Justice Kagan, dissenting in Trump v. Slaughter:

“On top of granting certiorari before judgment in this case, the Court today issues a stay enabling the President to immediately discharge, without any cause, a member of the Federal Trade Commission (FTC). That stay, granted on our emergency docket, is just the latest in a series. Earlier this year, the same majority, by the same mechanism, permitted the President to fire without cause members of the National Labor Relations Board, the Merits Systems Protection Board, and the Consumer Product Safety Commission. … Congress, as everyone agrees, prohibited each of those presidential removals. … Under the relevant statutes, the entities just listed are “classic independent agenc[ies]"—"‘multi-member, bipartisan commission[s]’ whose members serve staggered terms and cannot be removed except for good reason.” … Yet the majority, stay order by stay order, has handed full control of all those agencies to the President. He may now remove—so says the majority, though Congress said differently—any member he wishes, for any reason or no reason at all. And he may thereby extinguish the agencies' bipartisanship and independence.

I dissented from the majority’s prior stay orders, and today do so again. Under existing law, what Congress said goes—as this Court unanimously decided nearly a century ago. In Humphrey’s Executor v.
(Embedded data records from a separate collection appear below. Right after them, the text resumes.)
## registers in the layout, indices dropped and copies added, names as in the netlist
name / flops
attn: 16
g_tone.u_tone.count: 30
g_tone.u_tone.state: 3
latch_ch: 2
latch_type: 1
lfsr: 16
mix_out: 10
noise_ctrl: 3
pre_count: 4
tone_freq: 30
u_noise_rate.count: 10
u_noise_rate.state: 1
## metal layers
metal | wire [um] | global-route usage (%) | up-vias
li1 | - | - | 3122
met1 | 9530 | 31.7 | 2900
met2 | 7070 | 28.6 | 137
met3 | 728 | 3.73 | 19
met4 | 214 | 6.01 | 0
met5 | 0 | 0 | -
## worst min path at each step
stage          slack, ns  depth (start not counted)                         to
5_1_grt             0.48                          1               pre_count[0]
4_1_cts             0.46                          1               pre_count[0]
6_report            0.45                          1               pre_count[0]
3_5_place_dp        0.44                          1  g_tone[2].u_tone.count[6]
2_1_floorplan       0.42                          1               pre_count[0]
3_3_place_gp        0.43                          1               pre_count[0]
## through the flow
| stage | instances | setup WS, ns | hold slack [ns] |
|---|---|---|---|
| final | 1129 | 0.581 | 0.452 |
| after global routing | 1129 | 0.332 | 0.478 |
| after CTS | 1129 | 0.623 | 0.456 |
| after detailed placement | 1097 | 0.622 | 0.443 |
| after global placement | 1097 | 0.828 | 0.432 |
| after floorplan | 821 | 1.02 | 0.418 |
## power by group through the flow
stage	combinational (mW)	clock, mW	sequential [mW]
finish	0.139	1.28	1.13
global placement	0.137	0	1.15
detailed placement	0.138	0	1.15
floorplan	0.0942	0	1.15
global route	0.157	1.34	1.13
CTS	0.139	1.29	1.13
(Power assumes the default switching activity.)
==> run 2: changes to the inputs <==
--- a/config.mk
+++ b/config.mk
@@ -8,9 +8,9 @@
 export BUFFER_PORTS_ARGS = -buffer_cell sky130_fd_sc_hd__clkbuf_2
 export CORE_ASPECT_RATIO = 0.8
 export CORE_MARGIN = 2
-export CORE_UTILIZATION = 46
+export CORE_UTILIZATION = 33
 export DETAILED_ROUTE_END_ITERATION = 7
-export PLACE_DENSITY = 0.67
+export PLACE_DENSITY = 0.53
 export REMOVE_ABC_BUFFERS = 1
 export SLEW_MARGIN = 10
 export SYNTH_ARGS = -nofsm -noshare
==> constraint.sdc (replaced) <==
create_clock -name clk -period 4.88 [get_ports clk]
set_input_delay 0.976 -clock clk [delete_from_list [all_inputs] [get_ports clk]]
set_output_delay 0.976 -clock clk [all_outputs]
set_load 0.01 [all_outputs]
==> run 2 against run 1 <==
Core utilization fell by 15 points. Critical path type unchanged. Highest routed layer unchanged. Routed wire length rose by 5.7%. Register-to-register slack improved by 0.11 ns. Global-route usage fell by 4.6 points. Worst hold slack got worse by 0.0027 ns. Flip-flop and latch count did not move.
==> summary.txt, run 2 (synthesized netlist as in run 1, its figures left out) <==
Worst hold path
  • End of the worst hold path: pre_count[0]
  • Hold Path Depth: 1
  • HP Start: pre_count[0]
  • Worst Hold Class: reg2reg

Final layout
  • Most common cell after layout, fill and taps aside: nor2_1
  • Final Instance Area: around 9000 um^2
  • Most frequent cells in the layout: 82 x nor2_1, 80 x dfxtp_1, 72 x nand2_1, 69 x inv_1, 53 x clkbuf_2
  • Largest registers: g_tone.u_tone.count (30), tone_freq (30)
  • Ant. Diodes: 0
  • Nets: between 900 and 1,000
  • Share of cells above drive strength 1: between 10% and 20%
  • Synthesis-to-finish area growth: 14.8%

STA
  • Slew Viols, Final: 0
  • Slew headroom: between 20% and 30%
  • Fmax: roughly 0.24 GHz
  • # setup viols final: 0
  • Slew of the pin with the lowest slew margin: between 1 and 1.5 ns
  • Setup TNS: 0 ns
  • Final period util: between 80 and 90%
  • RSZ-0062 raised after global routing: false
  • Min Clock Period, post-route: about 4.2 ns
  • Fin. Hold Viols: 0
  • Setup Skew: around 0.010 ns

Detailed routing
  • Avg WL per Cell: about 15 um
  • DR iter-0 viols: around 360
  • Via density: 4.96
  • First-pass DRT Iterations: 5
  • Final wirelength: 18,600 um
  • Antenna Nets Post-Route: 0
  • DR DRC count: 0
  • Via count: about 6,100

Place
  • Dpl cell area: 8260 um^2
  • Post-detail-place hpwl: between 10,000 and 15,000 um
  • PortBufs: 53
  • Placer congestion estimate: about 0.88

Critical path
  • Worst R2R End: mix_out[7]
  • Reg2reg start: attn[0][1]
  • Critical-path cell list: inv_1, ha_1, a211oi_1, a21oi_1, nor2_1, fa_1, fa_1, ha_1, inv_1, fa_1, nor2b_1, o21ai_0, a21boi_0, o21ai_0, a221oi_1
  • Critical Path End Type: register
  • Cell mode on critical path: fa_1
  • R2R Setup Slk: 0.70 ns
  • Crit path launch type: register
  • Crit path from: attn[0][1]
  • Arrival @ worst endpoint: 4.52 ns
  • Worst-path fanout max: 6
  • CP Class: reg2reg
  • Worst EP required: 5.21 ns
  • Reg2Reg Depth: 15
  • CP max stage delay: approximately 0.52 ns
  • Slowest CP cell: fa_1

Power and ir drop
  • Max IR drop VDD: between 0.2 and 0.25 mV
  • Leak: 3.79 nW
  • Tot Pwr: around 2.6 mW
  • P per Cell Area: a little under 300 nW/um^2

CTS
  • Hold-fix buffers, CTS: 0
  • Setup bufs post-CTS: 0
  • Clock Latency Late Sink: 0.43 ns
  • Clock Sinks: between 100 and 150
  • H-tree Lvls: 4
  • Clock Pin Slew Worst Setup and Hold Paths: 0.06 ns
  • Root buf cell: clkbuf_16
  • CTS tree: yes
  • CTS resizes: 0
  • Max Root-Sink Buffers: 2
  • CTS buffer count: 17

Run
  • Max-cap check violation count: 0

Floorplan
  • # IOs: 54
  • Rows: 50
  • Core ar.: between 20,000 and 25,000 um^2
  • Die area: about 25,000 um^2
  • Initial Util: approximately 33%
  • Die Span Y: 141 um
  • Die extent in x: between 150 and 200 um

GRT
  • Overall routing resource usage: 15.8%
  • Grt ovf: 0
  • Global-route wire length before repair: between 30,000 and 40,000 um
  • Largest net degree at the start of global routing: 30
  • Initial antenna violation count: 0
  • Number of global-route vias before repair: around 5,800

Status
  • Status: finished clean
[src/rtl/gray_to_rgb_ser.sv]
// gray_to_rgb_ser: expands one gray pixel into 2 or 3 RGB565/666/888 byte beats for the DBI TX FSM
module gray_to_rgb_ser #(
    parameter int GRAY_PXL_W = 8,
    parameter int OUT_W      = 8
) (
    input  logic                  clk,
    input  logic                  rst_n,
    input  logic [1:0]            fmt_i,
    input  logic [GRAY_PXL_W-1:0] gray_pxl_dat_i,
    input  logic                  gray_pxl_last_i,
    input  logic                  gray_pxl_vld_i,
    output logic                  gray_pxl_rdy_o,
    output logic [OUT_W-1:0]      rgb_pxl_dat_o,
    output logic                  rgb_pxl_last_o,
    output logic                  rgb_pxl_vld_o,
    input  logic                  rgb_pxl_rdy_i,
    output logic                  busy_o
);

    typedef enum logic {IDLE = 1'b0, SEND = 1'b1} state_t;

    generate
        if (OUT_W != 8) begin : g_bad_out_w
            $error("gray_to_rgb_ser: OUT_W must be 8");
        end
        if (GRAY_PXL_W < 4 || GRAY_PXL_W > 12) begin : g_bad_gray_w
            $error("gray_to_rgb_ser: GRAY_PXL_W must be 4..12");
        end
    endgenerate

    logic [7:0] g8_in;

    // Normalise the incoming gray value to 8 bits: truncate wide inputs, replicate MSBs into narrow ones
    generate
        if (GRAY_PXL_W > 8) begin : g_trunc
            logic unused_lsbs;
            assign g8_in       = gray_pxl_dat_i[GRAY_PXL_W-1 -: 8];
            assign unused_lsbs = ^gray_pxl_dat_i[GRAY_PXL_W-9:0];
        end else if (GRAY_PXL_W == 8) begin : g_pass
            assign g8_in = gray_pxl_dat_i;
        end else begin : g_rep
            assign g8_in = {gray_pxl_dat_i, gray_pxl_dat_i[GRAY_PXL_W-1 -: 8-GRAY_PXL_W]};
        end
    endgenerate

    // Index of the final beat: 3-beat formats are RGB666/RGB888, everything else is 2-beat RGB565
    function automatic logic [1:0] last_beat(input logic [1:0] f);
        return (f == 2'd1 || f == 2'd2) ? 2'd2 : 2'd1;
    endfunction

    // Byte presented on the bus for a given held pixel, format and beat index
    function automatic logic [7:0] beat_val(input logic [7:0] g, input logic [1:0] f, input logic [1:0] b);
        logic [15:0] w;
        w = {g[7:3], g[7:2], g[7:3]};
        return f == 2'd2 ? g : f == 2'd1 ? {g[7:2], 2'b00} : b == 2'd0 ? w[15:8] : w[7:0];
    endfunction

    state_t     state_q, state_d;
    logic [1:0] beat_q, beat_d;
    logic [7:0] g8_q, g8_d;
    logic [1:0] fmt_q, fmt_d;
    logic       last_q, last_d;
    logic [7:0] dat_q, dat_d;
    logic       lst_q, lst_d;
    logic       fin, in_hsk, out_hsk;

    assign fin            = (state_q == SEND) && (beat_q == last_beat(fmt_q));
    assign gray_pxl_rdy_o = (state_q == IDLE) | (fin & rgb_pxl_rdy_i);
    assign in_hsk         = gray_pxl_vld_i & gray_pxl_rdy_o;
    assign out_hsk        = (state_q == SEND) & rgb_pxl_rdy_i;

    // Next-state: accept a pixel (possibly reloading on the final beat), advance the beat, or drain to idle
    always_comb begin
        state_d = state_q;
        beat_d  = beat_q;
        g8_d    = g8_q;
        fmt_d   = fmt_q;
        last_d  = last_q;
        if (in_hsk) begin
            state_d = SEND;
            beat_d  = 2'd0;
            g8_d    = g8_in;
            fmt_d   = fmt_i;
            last_d  = gray_pxl_last_i;
        end else if (out_hsk && fin) begin
            state_d = IDLE;
            beat_d  = 2'd0;
        end else if (out_hsk) begin
            beat_d  = beat_q + 2'd1;
        end
        dat_d = (state_d == SEND) ? beat_val(g8_d, fmt_d, beat_d) : 8'd0;
        lst_d = (state_d == SEND) && last_d && (beat_d == last_beat(fmt_d));
    end

    // Register the serializer state and the outgoing beat so the output interface is fully registered
    always_ff @(posedge clk or negedge rst_n) begin
        if (!rst_n) begin
            state_q <= IDLE;
            beat_q  <= 2'd0;
            g8_q    <= 8'd0;
            fmt_q   <= 2'd0;
            last_q  <= 1'b0;
            dat_q   <= 8'd0;
            lst_q   <= 1'b0;
        end else begin
            state_q <= state_d;
            beat_q  <= beat_d;
            g8_q    <= g8_d;
            fmt_q   <= fmt_d;
            last_q  <= last_d;
            dat_q   <= dat_d;
            lst_q   <= lst_d;
        end
    end

    assign rgb_pxl_vld_o  = (state_q == SEND);
    assign rgb_pxl_dat_o  = dat_q;
    assign rgb_pxl_last_o = lst_q;
    assign busy_o         = (state_q == SEND);

endmodule
<file path="config.mk">
export PLATFORM = sky130hd
export DESIGN_NAME = spi_regslave
export DESIGN_NICKNAME = d
export VERILOG_FILES = /design/src/rtl/spi_regslave_pkg.sv /design/src/rtl/spi_sync.sv /design/src/rtl/spi_regslave.sv
export SDC_FILE = /design/constraint.sdc
export NUM_CORES = 1
export LEC_CHECK = 0
export ABC_AREA = 1
export CAP_MARGIN = 10
export CORE_MARGIN = 10
export CORE_UTILIZATION = 60
export CTS_CLUSTER_SIZE = 40
export DETAILED_ROUTE_END_ITERATION = 10
export GPL_TIMING_DRIVEN = 0
export PLACE_DENSITY = 0.81
export SLEW_MARGIN = 20
export SYNTH_ARGS = -nofsm -noshare
export SYNTH_HDL_FRONTEND = slang
export SYNTH_HIERARCHICAL = 1
export SYNTH_SLANG_ARGS = --single-unit
</file>
<file path="constraint.sdc">
create_clock -name clk -period 3.5 [get_ports clk]
set_clock_uncertainty 0.15 [all_clocks]
set_input_delay 0.7 -clock clk [delete_from_list [all_inputs] [get_ports clk]]
set_output_delay 0.7 -clock clk [all_outputs]
set_load 0.005 [all_outputs]
</file>
<file path="src/rtl/spi_regslave_pkg.sv">
// Shared types and constants for the SPI register slave.
// Optional frame counter is enabled by SPI_REGSLAVE_FRAMECNT_EN (see spi_regslave.sv).
package spi_regslave_pkg;

    typedef enum logic [1:0] {
        StIdle = 2'd0,
        StCmd  = 2'd1,
        StData = 2'd2
    } state_e;

    // Number of flops in each pin synchroniser.
    localparam int unsigned SyncStages = 2;

    // The command word carries the write flag in its MSB.
    function automatic int unsigned wr_flag_pos(input int unsigned width);
        return width - 1;
    endfunction

endpackage

</file>
<file path="src/rtl/spi_sync.sv">
// Multi-flop synchroniser for an asynchronous pin, with edge pulses derived
// from the synchronised level.
module spi_sync
    import spi_regslave_pkg::*;
#(
    parameter logic ResetVal = 1'b0
) (
    input  logic clk,
    input  logic rst_n,
    input  logic d,
    output logic q,
    output logic rise,
    output logic fall
);

    logic [SyncStages-1:0] sync_q;
    logic                  prev_q;

    always_ff @(posedge clk or negedge rst_n) begin
        if (!rst_n) begin
            sync_q <= {SyncStages{ResetVal}};
            prev_q <= ResetVal;
        end else begin
            sync_q <= {sync_q[SyncStages-2:0], d};
            prev_q <= sync_q[SyncStages-1];
        end
    end

    assign q    = sync_q[SyncStages-1];
    assign rise = q & ~prev_q;
    assign fall = ~q & prev_q;

endmodule

</file>
<file path="src/rtl/spi_regslave.sv">
// SPI slave with a small register file, burst auto-increment and read-back.
// Define SPI_REGSLAVE_FRAMECNT_EN to return a transaction count instead of ID.
module spi_regslave
    import spi_regslave_pkg::*;
#(
    parameter int unsigned      WIDTH = 8,
    parameter int unsigned      AW    = 2,
    parameter bit               CPOL  = 1'b0,
    parameter bit               CPHA  = 1'b0,
    parameter logic [WIDTH-1:0] ID    = 8'hA5
) (
    input  logic                        clk,
    input  logic                        rst_n,
    input  logic                        ss_n,
    input  logic                        sclk,
    input  logic                        mosi,
    output logic                        miso,
    output logic                        miso_oe,
    output logic [(2**AW)*WIDTH-1:0]    regs,
    output logic                        wr_strobe,
    output logic [AW-1:0]               wr_addr
);

    localparam int unsigned NREGS   = 2 ** AW;
    localparam int unsigned BW      = (WIDTH > 1) ? $clog2(WIDTH) : 1;
    localparam int unsigned WrFlag  = wr_flag_pos(WIDTH);
    localparam logic [BW-1:0] LastBit = BW'(WIDTH - 1);

    // Pin synchronisers
    logic sclk_q, sclk_rise, sclk_fall;
    logic ss_q, ss_rise, ss_fall;
    logic unused_sclk_level;

    spi_sync #(.ResetVal(CPOL)) u_sclk_sync (
        .clk  (clk),
        .rst_n(rst_n),
        .d    (sclk),
        .q    (sclk_q),
        .rise (sclk_rise),
        .fall (sclk_fall)
    );

    // Reset low so a pin held low across reset never looks like a fresh select.
    spi_sync #(.ResetVal(1'b0)) u_ss_sync (
        .clk  (clk),
        .rst_n(rst_n),
        .d    (ss_n),
        .q    (ss_q),
        .rise (ss_rise),
        .fall (ss_fall)
    );

    assign unused_sclk_level = sclk_q;

    logic [SyncStages-1:0] mosi_sync_q;
    logic                  mosi_s;

    always_ff @(posedge clk or negedge rst_n) begin
        if (!rst_n) begin
            mosi_sync_q <= '0;
        end else begin
            mosi_sync_q <= {mosi_sync_q[SyncStages-2:0], mosi};
        end
    end

    assign mosi_s = mosi_sync_q[SyncStages-1];

    // Edge decode
    logic lead_edge, trail_edge, sample_edge, shift_edge;

    assign lead_edge   = CPOL ? sclk_fall : sclk_rise;
    assign trail_edge  = CPOL ? sclk_rise : sclk_fall;
    assign sample_edge = CPHA ? trail_edge : lead_edge;
    assign shift_edge  = CPHA ? lead_edge : trail_edge;

    // Datapath and control state
    state_e           state_q;
    logic [BW-1:0]    bit_cnt_q;
    logic [WIDTH-1:0] rx_q;
    logic [WIDTH-1:0] tx_q;
    logic [AW-1:0]    addr_q;
    logic             write_q;
    logic             armed_q;
    logic [WIDTH-1:0] reg_q [NREGS];

    logic [WIDTH-1:0] rx_next;
    logic [AW-1:0]    cmd_addr;
    logic [AW-1:0]    addr_inc;
    logic             last_bit;
    logic             cmd_done;
    logic [WIDTH-1:0] cmd_word;

    assign rx_next  = {rx_q[WIDTH-2:0], mosi_s};
    assign cmd_addr = rx_next[AW-1:0];
    assign addr_inc = addr_q + 1'b1;
    assign last_bit = (bit_cnt_q == LastBit);
    assign cmd_done = (state_q == StCmd) && sample_edge && last_bit;

`ifdef SPI_REGSLAVE_FRAMECNT_EN
    logic [WIDTH-1:0] frame_cnt_q;

    always_ff @(posedge clk or negedge rst_n) begin
        if (!rst_n) begin
            frame_cnt_q <= '0;
        end else if (cmd_done) begin
            frame_cnt_q <= frame_cnt_q + 1'b1;
        end
    end

    assign cmd_word = frame_cnt_q;
`else
    assign cmd_word = ID;
`endif

    // Bus is ignored after reset until ss_n has been seen high.
    assign miso_oe = armed_q & ~ss_q;

    always_ff @(posedge clk or negedge rst_n) begin
        if (!rst_n) begin
            state_q   <= StIdle;
            bit_cnt_q <= '0;
            rx_q      <= '0;
            tx_q      <= '0;
            addr_q    <= '0;
            write_q   <= 1'b0;
            armed_q   <= 1'b0;
            miso      <= 1'b0;
            wr_strobe <= 1'b0;
            wr_addr   <= '0;
            for (int k = 0; k < NREGS; k++) begin
                reg_q[k] <= '0;
            end
        end else begin
            wr_strobe <= 1'b0;
            if (ss_q) begin
                armed_q <= 1'b1;
            end

            unique case (state_q)
                StIdle: begin
                    if (armed_q && ss_fall) begin
                        state_q   <= StCmd;
                        bit_cnt_q <= '0;
                        rx_q      <= '0;
                        // CPHA=0 must present the first bit before any sclk edge.
                        if (!CPHA) begin
                            miso <= cmd_word[WIDTH-1];
                            tx_q <= {cmd_word[WIDTH-2:0], 1'b0};
                        end else begin
                            tx_q <= cmd_word;
                        end
                    end
                end

                StCmd, StData: begin
                    if (shift_edge) begin
                        miso <= tx_q[WIDTH-1];
                        tx_q <= {tx_q[WIDTH-2:0], 1'b0};
                    end
                    if (sample_edge) begin
                        rx_q      <= rx_next;
                        bit_cnt_q <= bit_cnt_q + 1'b1;
                        if (last_bit) begin
                            bit_cnt_q <= '0;
                            if (state_q == StCmd) begin
                                state_q <= StData;
                                write_q <= rx_next[WrFlag];
                                addr_q  <= cmd_addr;
                                tx_q    <= reg_q[cmd_addr];
                            end else begin
                                if (write_q) begin
                                    reg_q[addr_q] <= rx_next;
                                    wr_strobe     <= 1'b1;
                                    wr_addr       <= addr_q;
                                end
                                addr_q <= addr_inc;
                                tx_q   <= reg_q[addr_inc];
                            end
                        end
                    end
                end

                default: state_q <= StIdle;
            endcase

            // Deselect wins over everything except a frame finishing this cycle.
            if (state_q != StIdle && ss_rise) begin
                state_q <= StIdle;
            end
        end
    end

    for (genvar k = 0; k < NREGS; k++) begin : g_regs
        assign regs[k*WIDTH +: WIDTH] = reg_q[k];
    end

endmodule

</file>
==> impl_results.rst, run 1 <==
.. list-table::
   :header-rows: 1

   * - Metric
     - Value
   * - Unrepaired setup endpoints after global routing
     - no
   * - DRT Pass-1 Iters
     - 5
   * - Startpoint of the worst register-to-register path
     - addr_q[0]
   * - Buffer levels on the longest clock path
     - 2
   * - Grt ovf
     - 0
   * - Setup slack of the most critical reg-to-reg path
     - 0.65 ns
   * - TritonCTS clock tree
     - yes
   * - Buffers added on ports
     - 41
   * - Die outline width
     - 97.2 microns
   * - Via-to-Cell Ratio
     - 5.46
   * - Post-detailed-route wirelength per cell
     - 16.0 microns
   * - Filler instances
     - 445
   * - Pre-CTS WS
     - 0.750 ns
   * - Antenna violations before repair
     - 0
   * - ANT nets after route
     - 0
   * - Wire length of the first global-routing pass
     - 15700 microns
   * - Total power
     - 2.18 mW
   * - Number of warnings issued by yosys
     - 6
   * - Deepest level of the CTS H-tree
     - 3
   * - Flip-flop and latch count after synthesis
     - 68
   * - Start point of the critical path
     - addr_q[0]
   * - Die Y-Extent
     - 97.2 microns
   * - Number of global-route vias before repair
     - 3154
   * - Final worst-path cycle share
     - 81.5%
   * - Startpoint Class
     - register
   * - Crit path top cell by count
     - nand2_1
   * - Net total in the final layout
     - 519
   * - Total count of hold-check failures in the final report
     - 0
   * - Sum of net half-perimeters after detailed placement
     - 6740 microns
   * - Post-CTS setup buffers
     - 0
   * - Yosys cell types
     - 25
   * - Count of cells resized by post-cts repair
     - 0
   * - End-of-flow core utilization
     - 72.9%
   * - Most common cell after layout, fill and taps aside
     - nand2_1
   * - Lkg Pwr
     - 2.10 nW
   * - Clock slew at the register clock pins of the worst setup and hold paths
     - 0.07 ns
   * - Largest net degree at the start of global routing
     - 39
   * - Final weighted congestion in routability-driven placement
     - 0.935
   * - Routed wire length
     - 9350 microns
   * - Starting density of the core
     - 61.2%
   * - Worst slew margin relative to its limit
     - 63.5%
   * - Global routing met3 resource utilization
     - 4.91%
   * - Hold bufs inserted after CTS
     - 0
   * - Outcome
     - completed
   * - Critical path arrival
     - 2.94 ns
   * - Final setup margin
     - 0.647 ns
   * - Most frequent cells in the layout
     - nand2_1, dfrtp_1, nand3_1
   * - Inserted Clock Buffers
     - 9
   * - Std cell rows
     - 28
   * - Layout overhead on the synthesized area
     - 19.2%
   * - Critical path depth in cells
     - 11
   * - CTS sink count
     - 68
   * - GRT busiest layer
     - met2
   * - Clock Latency Late Sink
     - 0.34 ns
   * - Req. time, crit path
     - 3.59 ns
   * - Power per cell area
     - 512 nW/um^2
   * - Die area
     - 9460 sq um
   * - Shortest period the worst path allows
     - 2.85 ns
   * - DRC violation count after routing
     - 0
   * - Count of buffer and inverter cells on the critical path
     - 4
   * - # diodes
     - 0
   * - Top achievable clock speed
     - 351 MHz
   * - CP cell instances
     - buf_4, clkinv_1, buf_2, ha_1, inv_1, nor2_1, nand3_1, nand4_1, nand2_1, nand2_1, nand2_1
   * - Gr usage total
     - 20.1%
   * - Number of setup violations in the final report
     - 0
   * - Critical path peak fanout
     - 11
   * - Count of maximum capacitance violations
     - 0
   * - Critical Path Max Stage Delay
     - 0.44 ns
   * - HP Class
     - primary input to asynchronous set/reset pin
   * - Area of the mapped netlist
     - 3580 sq um
   * - Critical Path Sink Type
     - register
   * - Clock tree root driver cell
     - clkbuf_8
   * - Count of final max-slew check failures
     - 0
   * - Number of ports placed on the die boundary
     - 42
   * - Core Footprint
     - 5850 sq um
   * - Initial DRC Count
     - 226
   * - Least-Margin Pin Slew
     - 0.546 ns
   * - Layout cells sized above 1
     - 10.2%
   * - Net count after synthesis
     - 466
   * - Worst Reg2Reg Path Length in Cells
     - 11
   * - Routed vias
     - 3184
   * - Global routing usage on met1
     - 25.5%
   * - Met2 routing resource usage after global routing
     - 31.1%
   * - Crit path kind
     - register to register
   * - Mean Syn Cell Area
     - 7.94 sq um
   * - IR Drop Worst-Case VDD
     - 0.498 mV
   * - Placed Cells
     - 568
   * - Share of synthesized area occupied by flip-flops and latches
     - 47.5%
   * - Kind of cell with the highest combined delay on the critical path
     - simple AND/OR/NAND/NOR gates
   * - Worst path slowest cell
     - nor2_1
   * - Synthesized netlist cell count
     - 451
   * - Fin cells
     - 583
[synthesized netlist by cell type]
library cell    n  area share, %
a21oi_1         5           0.70
nor2_8          1           0.56
clkbuf_8        1           0.38
or2_2           3           0.52
nand2_4         6            1.9
o21ai_0        27            3.8
clkbuf_1        4           0.42
nor2_1         17            1.8
inv_1          46            4.8
ha_1           10            3.5
nand4_1         2           0.35
buf_4           1           0.21
o21ai_1        24            3.4
inv_2           1           0.10
nand2_8         1           0.56
nand2_1       157             16
o22ai_1         1           0.17
clkinv_1        2           0.21
buf_2           4           0.56
dfrtp_1        68             48
nand3_1        51            7.1
buf_6           6            1.9
clkinv_4        1           0.24
o21ai_2        10            2.4
o211ai_1        2           0.42
[where the power goes]
| group | leakage (nW) | switching, mW | internal (mW) |
|---|---|---|---|
| Clock | 0.0775 | 0.300 | 0.252 |
| Sequential | 0.903 | 0.0570 | 0.863 |
| Combinational | 1.12 | 0.477 | 0.235 |
[cell families (layout without fill, tap and decap cells)]
group / after synthesis / after routing / synth area share (%)
flops: 68 / 68 / 47.5
simple gates: 238 / 238 / 29.3
fa+ha+maj: 10 / 10 / 3.50
compound gates: 69 / 69 / 10.9
buf+inv: 66 / 123 / 8.84
[registers in the layout (all words and copies together) (netlist names)]
name                count
state_q                 2
wr_addr                 2
miso                    1
addr_q                  2
tx_q                    8
u_sclk_sync/prev_q      1
regs                   32
u_ss_sync/sync_q        2
write_q                 1
mosi_sync_q             2
u_ss_sync/prev_q        1
u_sclk_sync/sync_q      2
bit_cnt_q               3
rx_q                    7
armed_q                 1
wr_strobe               1
[path summary, 6_finish.rpt]
path,end
setup / recovery,tx_q[5]
hold / removal,regs[16]
setup reg to reg,tx_q[5]
hold reg to reg,u_sclk_sync/sync_q[1]
max in group asynchronous,rx_q[5]
min in group clk,u_sclk_sync/sync_q[1]
[layer usage]
metal | share of wire [%] | vias to the layer above
met5 | 0 | -
met4 | 2.6 | 0
met3 | 7.9 | 20
met2 | 46 | 126
met1 | 43 | 1498
li1 | - | 1540
[layout make-up]
type                            instances  area, sq um  area share, %
Clock inverter                          6         41.3          0.968
Timing Repair Buffer                   42          428           10.0
Sequential cell                        68         1700           39.9
Buffer                                 16          124           2.90
Inverter                               50          193           4.52
Clock buffer                            9          124           2.90
Multi-Input combinational cell        317         1560           36.6
Tap cell                               75         93.8           2.20
[through the flow]
stage	hold slack [ns]	setup TNS, ns	instance area, sq um
after floorplan	0.181	0	3580
after global placement	0.182	-41.99	4080
after detailed placement	0.190	0	4100
after CTS	0.141	0	4270
after global routing	0.162	0	4270
final	0.141	0	4270
Power figures use the tool's default switching activity.
==> inputs of run 2 (changes only) <==
--- a/config.mk
+++ b/config.mk
@@ -8,11 +8,11 @@
 export ABC_AREA = 1
 export CAP_MARGIN = 10
 export CORE_MARGIN = 10
-export CORE_UTILIZATION = 60
+export CORE_UTILIZATION = 56
 export CTS_CLUSTER_SIZE = 40
 export DETAILED_ROUTE_END_ITERATION = 10
 export GPL_TIMING_DRIVEN = 0
-export PLACE_DENSITY = 0.81
+export PLACE_DENSITY = 0.76
 export SLEW_MARGIN = 20
 export SYNTH_ARGS = -nofsm -noshare
 export SYNTH_HDL_FRONTEND = slang
==> constraint.sdc (replaced) <==
create_clock -name clk -period 2.74 [get_ports clk]
set_clock_uncertainty 0.15 [all_clocks]
set_input_delay 0.548 -clock clk [delete_from_list [all_inputs] [get_ports clk]]
set_output_delay 0.548 -clock clk [all_outputs]
set_load 0.005 [all_outputs]
==> run 2 against run 1 <==
Against the previous run: sequential power increased by 27%; maximum frequency increased by 11%; non-clock buffer count increased by 1; critical endpoint is now tx_q[3].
United States, we rejected a claim of presidential prerogative identical to the one made in this case. … Congress, we held, may restrict the President’s power to remove members of the FTC, as well as other agencies performing “quasi-legislative or quasi-judicial” functions, without violating the Constitution. … To reach a different result requires reversing the rule stated in Humphrey’s: It entails overriding rather than accepting Congress’s judgment about agency design. … Because the majority’s stay does just that, I respectfully dissent. Our emergency docket should never be used, as it has been this year, to permit what our own precedent bars. Still more, it should not be used, as it also has been, to transfer government authority from Congress to the President, and thus to reshape the Nation’s separation of powers.”